### WHAT YOU HAVE TO DO
The listing below contains a span that opens with the line containing "add_sub_neg 4" and closes with the line containing "stages_incl_launch_ff 9". Return that span exactly.

### INPUT MATERIAL
-- Opening Marker --

$ cat src/rtl/led_mode_ctrl_if.sv
// Board-pin bundle for led_mode_ctrl: raw switch/button inputs and LED-side outputs.
interface led_mode_ctrl_if;
    logic [3:0] sw;
    logic       mode_btn;
    logic [3:0] leds;
    logic       user_led;
    logic [1:0] mode;
    logic       tick;

    modport master (
        output sw,
        output mode_btn,
        input  leds,
        input  user_led,
        input  mode,
        input  tick
    );

    modport slave (
        input  sw,
        input  mode_btn,
        output leds,
        output user_led,
        output mode,
        output tick
    );
endinterface

$ cat src/rtl/led_mode_ctrl.sv
// Switch/button conditioning, mode FSM (pass/chase/blink) and heartbeat for the
// board LED path.
module led_mode_ctrl #(
    parameter int unsigned DEBOUNCE_CYCLES = 160000,
    parameter int unsigned TICK_CYCLES     = 1600000,
    parameter int unsigned HEARTBEAT_TICKS = 5
) (
    input logic         clk,
    input logic         rst_n,
    led_mode_ctrl_if.slave bus
);

    localparam int unsigned DW = $clog2(DEBOUNCE_CYCLES);
    localparam int unsigned TW = $clog2(TICK_CYCLES);
    localparam int unsigned HW = (HEARTBEAT_TICKS > 1) ? $clog2(HEARTBEAT_TICKS) : 1;

    typedef enum logic [1:0] {
        MODE_PASS  = 2'b00,
        MODE_CHASE = 2'b01,
        MODE_BLINK = 2'b10
    } mode_t;

    logic [3:0]    sw_meta, sw_sync, sw_prev, sw_stable;
    logic          btn_meta, btn_sync, btn_prev, btn_stable, btn_stable_q;
    logic [DW-1:0] sw_cnt, btn_cnt;
    logic [TW-1:0] presc_cnt;
    logic [HW-1:0] hb_cnt;
    logic          tick, btn_evt;
    mode_t         state;
    logic [3:0]    chase;
    logic          blink_phase;
    logic [3:0]    leds_q;
    logic          user_led_q;

    always_ff @(posedge clk or negedge rst_n) begin
        if (!rst_n) begin
            sw_meta  <= '0;
            sw_sync  <= '0;
            sw_prev  <= '0;
            btn_meta <= 1'b0;
            btn_sync <= 1'b0;
            btn_prev <= 1'b0;
        end else begin
            sw_meta  <= bus.sw;
            sw_sync  <= sw_meta;
            sw_prev  <= sw_sync;
            btn_meta <= bus.mode_btn;
            btn_sync <= btn_meta;
            btn_prev <= btn_sync;
        end
    end

    // Accepting on the counting step that would reach DEBOUNCE_CYCLES-1 gives
    // a pin-to-stable latency of DEBOUNCE_CYCLES+2 cycles.
    always_ff @(posedge clk or negedge rst_n) begin
        if (!rst_n) begin
            sw_stable <= '0;
            sw_cnt    <= '0;
        end else if (sw_sync == sw_stable) begin
            sw_cnt <= '0;
        end else if (sw_sync != sw_prev) begin
            sw_cnt <= '0;
        end else if (sw_cnt == DW'(DEBOUNCE_CYCLES - 2)) begin
            sw_stable <= sw_sync;
            sw_cnt    <= '0;
        end else begin
            sw_cnt <= sw_cnt + 1'b1;
        end
    end

    always_ff @(posedge clk or negedge rst_n) begin
        if (!rst_n) begin
            btn_stable   <= 1'b0;
            btn_stable_q <= 1'b0;
            btn_cnt      <= '0;
        end else begin
            btn_stable_q <= btn_stable;
            if (btn_sync == btn_stable) begin
                btn_cnt <= '0;
            end else if (btn_sync != btn_prev) begin
                btn_cnt <= '0;
            end else if (btn_cnt == DW'(DEBOUNCE_CYCLES - 2)) begin
                btn_stable <= btn_sync;
                btn_cnt    <= '0;
            end else begin
                btn_cnt <= btn_cnt + 1'b1;
            end
        end
    end

    assign btn_evt = btn_stable & ~btn_stable_q;

    always_ff @(posedge clk or negedge rst_n) begin
        if (!rst_n) begin
            presc_cnt <= '0;
        end else if (presc_cnt == TW'(TICK_CYCLES - 1)) begin
            presc_cnt <= '0;
        end else begin
            presc_cnt <= presc_cnt + 1'b1;
        end
    end

    assign tick = (presc_cnt == TW'(TICK_CYCLES - 1));

    // Mode entry outranks a coincident tick; the heartbeat still sees every tick.
    always_ff @(posedge clk or negedge rst_n) begin
        if (!rst_n) begin
            state       <= MODE_PASS;
            chase       <= 4'b0001;
            blink_phase <= 1'b0;
            leds_q      <= '0;
            user_led_q  <= 1'b0;
            hb_cnt      <= '0;
        end else begin
            if (tick) begin
                if (hb_cnt == HW'(HEARTBEAT_TICKS - 1)) begin
                    hb_cnt     <= '0;
                    user_led_q <= ~user_led_q;
                end else begin
                    hb_cnt <= hb_cnt + 1'b1;
                end
            end

            if (btn_evt) begin
                case (state)
                    MODE_PASS: begin
                        state <= MODE_CHASE;
                        chase <= 4'b0001;
                    end
                    MODE_CHASE: begin
                        state       <= MODE_BLINK;
                        blink_phase <= 1'b1;
                    end
                    default: state <= MODE_PASS;
                endcase
            end else begin
                case (state)
                    MODE_PASS:  ;
                    MODE_CHASE: if (tick) chase <= {chase[2:0], chase[3]};
                    MODE_BLINK: if (tick) blink_phase <= ~blink_phase;
                    default:    state <= MODE_PASS;
                endcase
            end

            case (state)
                MODE_PASS:  leds_q <= sw_stable;
                MODE_CHASE: leds_q <= chase;
                MODE_BLINK: leds_q <= sw_stable & {4{blink_phase}};
                default:    leds_q <= '0;
            endcase
        end
    end

    assign bus.leds     = leds_q;
    assign bus.user_led = user_led_q;
    assign bus.mode     = state;
    assign bus.tick     = tick;

endmodule

$ cat src/flat_wrapper.sv
// flat-port wrapper written by rule: the top's interface ports become plain ports
module led_mode_ctrl_flat 
#(
    parameter int unsigned DEBOUNCE_CYCLES = 160000,
    parameter int unsigned TICK_CYCLES     = 1600000,
    parameter int unsigned HEARTBEAT_TICKS = 5
)
  (clk, rst_n, bus_sw, bus_mode_btn, bus_leds, bus_user_led, bus_mode, bus_tick);
  led_mode_ctrl_if bus_i ();
  input logic clk;
  input logic rst_n;
  input wire logic [$bits(bus_i.sw)-1:0] bus_sw;
  input wire logic [$bits(bus_i.mode_btn)-1:0] bus_mode_btn;
  output wire logic [$bits(bus_i.leds)-1:0] bus_leds;
  output wire logic [$bits(bus_i.user_led)-1:0] bus_user_led;
  output wire logic [$bits(bus_i.mode)-1:0] bus_mode;
  output wire logic [$bits(bus_i.tick)-1:0] bus_tick;
  assign bus_i.sw = bus_sw;
  assign bus_i.mode_btn = bus_mode_btn;
  assign bus_leds = bus_i.leds;
  assign bus_user_led = bus_i.user_led;
  assign bus_mode = bus_i.mode;
  assign bus_tick = bus_i.tick;
  led_mode_ctrl #(.DEBOUNCE_CYCLES(DEBOUNCE_CYCLES), .TICK_CYCLES(TICK_CYCLES), .HEARTBEAT_TICKS(HEARTBEAT_TICKS)) u_core (.clk(clk), .rst_n(rst_n), .bus(bus_i));
endmodule
$ cat config.mk
export PLATFORM = sky130hd
export DESIGN_NAME = led_mode_ctrl_flat
export DESIGN_NICKNAME = d
export VERILOG_FILES = /design/src/rtl/led_mode_ctrl_if.sv /design/src/rtl/led_mode_ctrl.sv /design/src/flat_wrapper.sv
export SDC_FILE = /design/constraint.sdc
export NUM_CORES = 1
export LEC_CHECK = 0
export ABC_AREA = 1
export BUFFER_PORTS_ARGS = -buffer_cell sky130_fd_sc_hd__buf_2
export CELL_PAD_IN_SITES_DETAIL_PLACEMENT = 0
export CELL_PAD_IN_SITES_GLOBAL_PLACEMENT = 1
export CORE_ASPECT_RATIO = 1.25
export CORE_MARGIN = 1.5
export CORE_UTILIZATION = 44
export DETAILED_ROUTE_END_ITERATION = 12
export PLACE_DENSITY_LB_ADDON = 0.1
export SYNTH_ARGS = -nofsm -noshare
export SYNTH_HDL_FRONTEND = slang
export SYNTH_SLANG_ARGS = --single-unit
$ cat constraint.sdc
create_clock -name clk -period 1.82 [get_ports clk]
set_clock_uncertainty 0.2 [all_clocks]
set_input_delay 0.182 -clock clk [delete_from_list [all_inputs] [get_ports clk]]
set_output_delay 0.182 -clock clk [all_outputs]
set_load 0.02 [all_outputs]
# After elaboration in Yosys (flattened, before gate mapping)
# Cells that the tools add are included.
dict set report totals {
  reg_bits 93
  inputBits 7
  output_inout_bits 8
}
dict set report op_classes {
  add_sub_neg 4
  eq_ne 13
  muxes 20
  n_bitwise 9
  n_reduce_logical 10
}
# op n
set op_table {}
lappend op_table {{$mux 18} 6}
lappend op_table {{$add 18x1->18 const B} 2}
lappend op_table {{$eq 18x18->1 const B} 2}
lappend op_table {{$add 21x1->21 const B} 1}
lappend op_table {{$eq 21x21->1 const B} 1}
lappend op_table {{$mux 21} 1}
lappend op_table {{$mux 4} 4}
lappend op_table {{$pmux 4 s3} 1}
lappend op_table {{$reduce_and 3->1} 4}
lappend op_table {{$not 1->1} 7}
lappend op_table {{$reduce_bool 2->1} 3}
lappend op_table {{$and 4x4->4} 1}
lappend op_table {{$eq 4x4->1} 1}
lappend op_table {{$mux 1} 4}
lappend op_table {{$mux 2} 2}
lappend op_table {{$ne 2x2->1 const B} 2}
lappend op_table {{$ne 4x4->1} 1}
lappend op_table {{$pmux 2 s2} 1}
lappend op_table {{$add 3x1->3 const B} 1}
lappend op_table {{$eq 3x3->1 const B} 1}
lappend op_table {{$mux 3} 1}
lappend op_table {{$reduce_or 3->1} 1}
lappend op_table {{$eq 2x1->1 const B} 1}
lappend op_table {{$eq 2x2->1 const B} 1}
lappend op_table {{6 further kinds} 6}

# Longest topological paths before layout
dict set report logic_depth {
  depth_word 4
  mapped_depth 10
}

# Worst setup path after synthesis
# OpenSTA, ideal clock, no wires.
dict set report synth_path {
  kind {register to register}
  start {register u_core.presc_cnt[0]}
  end {register u_core.chase[1]}
  setup_ns 0.117
  t_arrival_ns 1.296
  required_ns 1.503
  slack_ns 0.208
  stages_incl_launch_ff 9
  n_path_buf 0
  synth_period_minus_slack_ns 1.612
  path_cell_list {dfrtp_1 > ha_1 > nand3_1 > nor2_2 > nand3_2 > nand2_2 > nand2_2 > nand2_1 > nand2_1}
}
dict set report synth_via {
  elab_chain_cells 3
}
# element line_no
set synth_rtl {}
lappend synth_rtl {{from (decl)} led_mode_ctrl.sv:26} ;# logic [TW-1:0] presc_cnt;
lappend synth_rtl {{from (signal assigned)} led_mode_ctrl.sv:99} ;# presc_cnt <= presc_cnt + 1'b1;
lappend synth_rtl {{$eq 21x21->1} led_mode_ctrl.sv:103} ;# assign tick = (presc_cnt == TW'(TICK_CYCLES - 1));
lappend synth_rtl {{$reduce_bool 2->1 (no source line)} n/a}
lappend synth_rtl {{$reduce_and 3->1 (no source line)} n/a}
lappend synth_rtl {{to (signal assigned)} led_mode_ctrl.sv:139} ;# MODE_CHASE: if (tick) chase <= {chase[2:0], chase[3]};
lappend synth_rtl {{to (decl)} led_mode_ctrl.sv:30} ;# logic [3:0] chase;
# Every way passes these cells.
# A chain may end at the register's enable or synchronous reset.

# Worst setup path after layout
dict set report layout_path {
  start {register u_core.presc_cnt[0]}
  end {output bus_tick}
}
dict set report layout_via {
  elab_chain_cells 1
}
# element line_no
set layout_rtl {}
lappend layout_rtl {{$eq 21x21->1} led_mode_ctrl.sv:103}
lappend layout_rtl {{to (decl)} flat_wrapper.sv:17} ;# output wire logic [$bits(bus_i.tick)-1:0] bus_tick;
# Every way passes these cells.

==> impl_metrics.tcl <==
set metrics [dict create \
    vias 3872 \
    grtUsageMet1_pct 22.3 \
    synth_async_sr_flop_share_pct 100 \
    cts_made_buffers 9 \
    grtUsageTotal_pct 19.1 \
    top_usage_layer "met2" \
    start_kind "flop" \
    synthMostInstantiatedCell "nand2_1" \
    fp.dieW_um 96.8 \
    grt_antenna_before_repair 0 \
    stdcell_count 796 \
    slew_viol_final 0 \
    die_height_um 120 \
    synth_area_leaders "dfrtp_1, nand2_1, nor2_1, inv_1, nand3_1" \
    finalPower_uw 4310 \
    io_buffers 14 \
    cts-root-buf "clkbuf_16" \
    tightestPinTransition_ns 0.422 \
    drcViolationCount 0 \
    ff_latch_area_um2 2330 \
    grt_max_degree 49 \
    dp.cells 758 \
    synth_nets 620 \
    drive_above_1_share_pct 17.3 \
    via_per_inst 4.86 \
    cp-end-kind "output port" \
    place_ws_ns 0.0238 \
    hold_path_class "input port to asynchronous set/reset pin" \
    critPathKind "flop to output port" \
    wl_per_cell_um 12.9 \
    synth-seq-cells 93 \
    met3_usage_pct 2.37 \
    rows 42 \
    netlist_area_um2 4840 \
    power_density_nw_per_um2 748 \
    p_leak_uw 0.00266 \
    ant_nets 0 \
    r2r_setup_slack_ns 0.08 \
    critPathSlowestCell "dfrtp_1" \
    fin_util_pct 54.0 \
    rsz0062_at_grt "yes" \
    status "complete, no violations" \
    cts_tree "done" \
    synth_common_cells "nand2_1, nor2_1, dfrtp_1" \
    diodes 0 \
    fmax_mhz 552 \
    setup_viol 0 \
    ir_drop_v 0.000498 \
    fill_cells 1033 \
    crit_fanout 3 \
    gp_congestion 0.851 \
    io-pin-count 15 \
    clock_latency_ns 0.34 \
    max_stage_delay_ns 0.41 \
    synth_edf_count 0 \
    start_util_pct 45.3 \
    critPathMostFrequentCell "nand3_4" \
    clk_pin_slew_ns 0.07 \
    synth_seq_area_share_pct 48.1 \
    htree_levels 3 \
    post-route-period-util_pct 99.5 \
    avgSynthCellArea_um2 7.98 \
    yosysTopAreaCellShare_pct 47.6 \
    min_period_ns 1.81 \
    path_cells "ha_4, nand3_4, nor2_4, nand3_4, inv_2, buf_6" \
    drt_wl_total_mm 10.3 \
    worst_ep_required_time_ns 1.44 \
    layout_setup_ws_ns 0.00940 \
    slew_headroom_pct 71.9 \
    overflow 0 \
    cp_top_family "flip-flops" \
    drt_iter0_markers 146 \
    areaGrowthSynthToFinish_pct 19.1 \
    fin_nets 673 \
    grt_pass1_vias 3884 \
    worst-endpoint-arrival_ns 1.43 \
    multiInputGateArea_um2 2300 \
    clockBufferDepth 2 \
    synth_cell_types 32 \
    crit_buf_inv 2 \
    cts_sinks 93 \
    hold_viol_final 0 \
    cap_violations 0 \
    yosysWarnings 0 \
    dpl.hpwl_mm 7.31 \
    grt_pass1_wl_mm 17.9 \
    first_pass_iters 6 \
    coreArea_um2 10700 \
    synth_area_leader_cell "dfrtp_1" \
    ys.flop_type "dfrtp_1" \
    netlist_instances 606 \
    die_area_um2 11600 \
    met2_usage_pct 34.1 \
]
## per-layer routing
metal  part of all wire (%)  routed length (um)  vias up
met5                      0                   0        -
met4                    2.9                 303        0
met3                    1.9                 194       21
met2                     52                5390       46
met1                     43                4410     1814
li1                       -                   -     1991
## final cells by class
type | count | area share, %
multi-input combinational | 430 | 39.9
sequential | 93 | 40.4
clock inverter | 6 | 1.58
tap | 132 | 2.87
timing repair buffer | 45 | 5.88
inverter | 80 | 5.21
clock buffer | 10 | 4.15
## through the flow
stage / TNS [ns] / hold slack (ns) / instance area, um2
2_1_floorplan: 0 / -0.314 / 4840
3_3_place_gp: 0 / -0.0560 / 5120
3_5_place_dp: 0 / -0.0504 / 5120
4_1_cts: 0 / 0.132 / 5650
5_1_grt: -0.0855 / 0.151 / 5760
6_report: 0 / 0.117 / 5760
## kinds of logic (layout without fill, tap and decap cells)
group | count (synthesis) | in the layout | share of synthesized area [%]
adders and majority gates | 7 | 7 | 1.81
xor gates and xnor gates | 33 | 33 | 5.98
AOI/OAI and AO/OA | 23 | 23 | 2.79
and+or+nand+nor | 367 | 367 | 34.4
DFF | 93 | 93 | 48.1
buffers and inverters | 83 | 141 | 6.85
## cells in the final DEF (no fill, tap or decap), drive strengths merged
master,synthesis,final
nand3,48,48
a21oi,5,5
ha,7,7
dlygate4sd3,0,6
dfstp,1,1
dfrtp,92,92
a21boi,1,1
clkinv,0,2
o21ai,12,12
xnor2,12,12
xor2,21,21
nand4,11,11
buf,2,39
or2,2,2
o21bai,1,1
bufinv,0,2
nor2,131,131
nand3b,2,2
o221ai,1,1
nor3,14,14
nand2,159,159
inv,80,82
clkbuf,1,10
o211ai,3,3
## path summary, 6_finish.rpt
path,startpoint,depth (start not counted),end
worst max-delay path,u_core.presc_cnt[0],6,bus_tick
worst min-delay path,rst_n,2,u_core.sw_cnt[11]
worst max register to register,u_core.presc_cnt[6],8,u_core.presc_cnt[18]
worst min register to register,u_core.sw_meta[3],0,u_core.sw_sync[3]
max in group asynchronous,rst_n,3,u_core.btn_cnt[8]
min in group clk,u_core.sw_meta[3],0,u_core.sw_sync[3]
## sequential cells by signal (all words and copies together), names as in the netlist
| name | flops |
|---|---|
| u_core.blink_phase | 1 |
| u_core.btn_cnt | 18 |
| u_core.btn_meta | 1 |
| u_core.btn_prev | 1 |
| u_core.btn_stable | 1 |
| u_core.btn_stable_q | 1 |
| u_core.btn_sync | 1 |
| u_core.bus.leds | 4 |
| u_core.bus.mode | 2 |
| u_core.bus.user_led | 1 |
| u_core.chase | 4 |
| u_core.hb_cnt | 3 |
| u_core.presc_cnt | 21 |
| u_core.sw_cnt | 18 |
| u_core.sw_meta | 4 |
| u_core.sw_prev | 4 |
| u_core.sw_stable | 4 |
| u_core.sw_sync | 4 |
## repair_timing
item	4_1_cts	5_1_grt
hold buffers	6	0
buffers inserted	11	5
setup endpoints to repair	1	34
pin swaps	5	3
resized for setup	15	18
hold endpoints to repair	98	0
## report_power, final
group          leakage (uW)  switching, uW  total (uW)  internal (uW)
combinational       0.00125           90.2         135           45.1
clock              0.000163            818        2070           1250
sequential          0.00124           18.1        2110           2090
No activity file was read; power rests on OpenSTA's default activity.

-- Closing Marker --

### ANSWER FOR THIS EXERCISE
  add_sub_neg 4
  eq_ne 13
  muxes 20
  n_bitwise 9
  n_reduce_logical 10
}
# op n
set op_table {}
lappend op_table {{$mux 18} 6}
lappend op_table {{$add 18x1->18 const B} 2}
lappend op_table {{$eq 18x18->1 const B} 2}
lappend op_table {{$add 21x1->21 const B} 1}
lappend op_table {{$eq 21x21->1 const B} 1}
lappend op_table {{$mux 21} 1}
lappend op_table {{$mux 4} 4}
lappend op_table {{$pmux 4 s3} 1}
lappend op_table {{$reduce_and 3->1} 4}
lappend op_table {{$not 1->1} 7}
lappend op_table {{$reduce_bool 2->1} 3}
lappend op_table {{$and 4x4->4} 1}
lappend op_table {{$eq 4x4->1} 1}
lappend op_table {{$mux 1} 4}
lappend op_table {{$mux 2} 2}
lappend op_table {{$ne 2x2->1 const B} 2}
lappend op_table {{$ne 4x4->1} 1}
lappend op_table {{$pmux 2 s2} 1}
lappend op_table {{$add 3x1->3 const B} 1}
lappend op_table {{$eq 3x3->1 const B} 1}
lappend op_table {{$mux 3} 1}
lappend op_table {{$reduce_or 3->1} 1}
lappend op_table {{$eq 2x1->1 const B} 1}
lappend op_table {{$eq 2x2->1 const B} 1}
lappend op_table {{6 further kinds} 6}

# Longest topological paths before layout
dict set report logic_depth {
  depth_word 4
  mapped_depth 10
}

# Worst setup path after synthesis
# OpenSTA, ideal clock, no wires.
dict set report synth_path {
  kind {register to register}
  start {register u_core.presc_cnt[0]}
  end {register u_core.chase[1]}
  setup_ns 0.117
  t_arrival_ns 1.296
  required_ns 1.503
  slack_ns 0.208
  stages_incl_launch_ff 9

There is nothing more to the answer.